病毒调控应激颗粒形成的策略及应激颗粒对病毒复制的影响

Viruses regulate stress granules formation and the effects of stress granules on virus replication

病毒严格在细胞内寄生,其依赖于宿主细胞的翻译系统进行复制增殖。近年多项研究发现,细胞内核糖核蛋白(RNP)聚集形成的应激颗粒(SG)具有调控病毒复制的功能。病毒感染细胞后,一方面,诱导真核起始因子2α(eIF2α)磷酸化并形成SG,SG通过内部翻译停滞的mRNA抑制病毒蛋白的翻译,或通过内部模式识别受体(PRR)激活宿主天然免疫应答从而影响病毒复制。另一方面,病毒也相应地进化出抑制eIF2α激酶活化、促进eIF2α去磷酸化以及直接破坏SG组成等多种策略抑制SG的形成,以此逃避宿主的免疫清除。此外,病毒还可利用SG来满足自身复制的需要。阐明病毒与SG之间的相互作用关系有利于深入了解病毒的致病机制,为病毒病的防控提供新思路。
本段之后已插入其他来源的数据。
## config.mk

```make
export PLATFORM = sky130hd
export DESIGN_NAME = sha256_feeder
export DESIGN_NICKNAME = d
export VERILOG_FILES = /design/src/rtl/sha256_feeder.sv
export SDC_FILE = /design/constraint.sdc
export NUM_CORES = 2
export LEC_CHECK = 0
export ABC_AREA = 1
export CAP_MARGIN = 20
export CORE_ASPECT_RATIO = 0.7
export CORE_MARGIN = 8
export CORE_UTILIZATION = 48
export CTS_CLUSTER_SIZE = 28
export DETAILED_ROUTE_END_ITERATION = 6
export PLACE_DENSITY = 0.73
export SYNTH_ARGS = -nofsm -noshare
export SYNTH_HDL_FRONTEND = slang
export SYNTH_SLANG_ARGS = --single-unit
```

## constraint.sdc

```tcl
create_clock -name clk -period 12.4 [get_ports clk]
set_input_delay 1.86 -clock clk [delete_from_list [all_inputs] [get_ports clk]]
set_output_delay 1.86 -clock clk [all_outputs]
set_load 0.02 [all_outputs]
```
Viruses are strictly intracellular parasites and their replication is highly reliant on host cell translation machinery.Recent research showed that stress granule(SG),the aggregation of ribonucleoprotein(RNP),could interfere with viral replication.During virus infection,eukaryotic initiation factor 2α(eIF2α)phosphorylation and SG assembly may be triggered.Meanwhile,mRNA and pattern recognition receptors(PRR)stranded in SG may affect viral replication by inhibiting translation or activating innate immune responses.Accordingly,viruses have developed various strategies,including inhibiting eIF2αphosphorylation,promoting eIF2αdephosphorylation and disrupting SG components directly,to modulate SG formation.In addition,viruses may take advantage of SG to benefit its survival.Further elucidation of the interactions between viruses and SG could help to deepen the understanding of virus pathogenesis and provide new ideas for prevention of virus infections.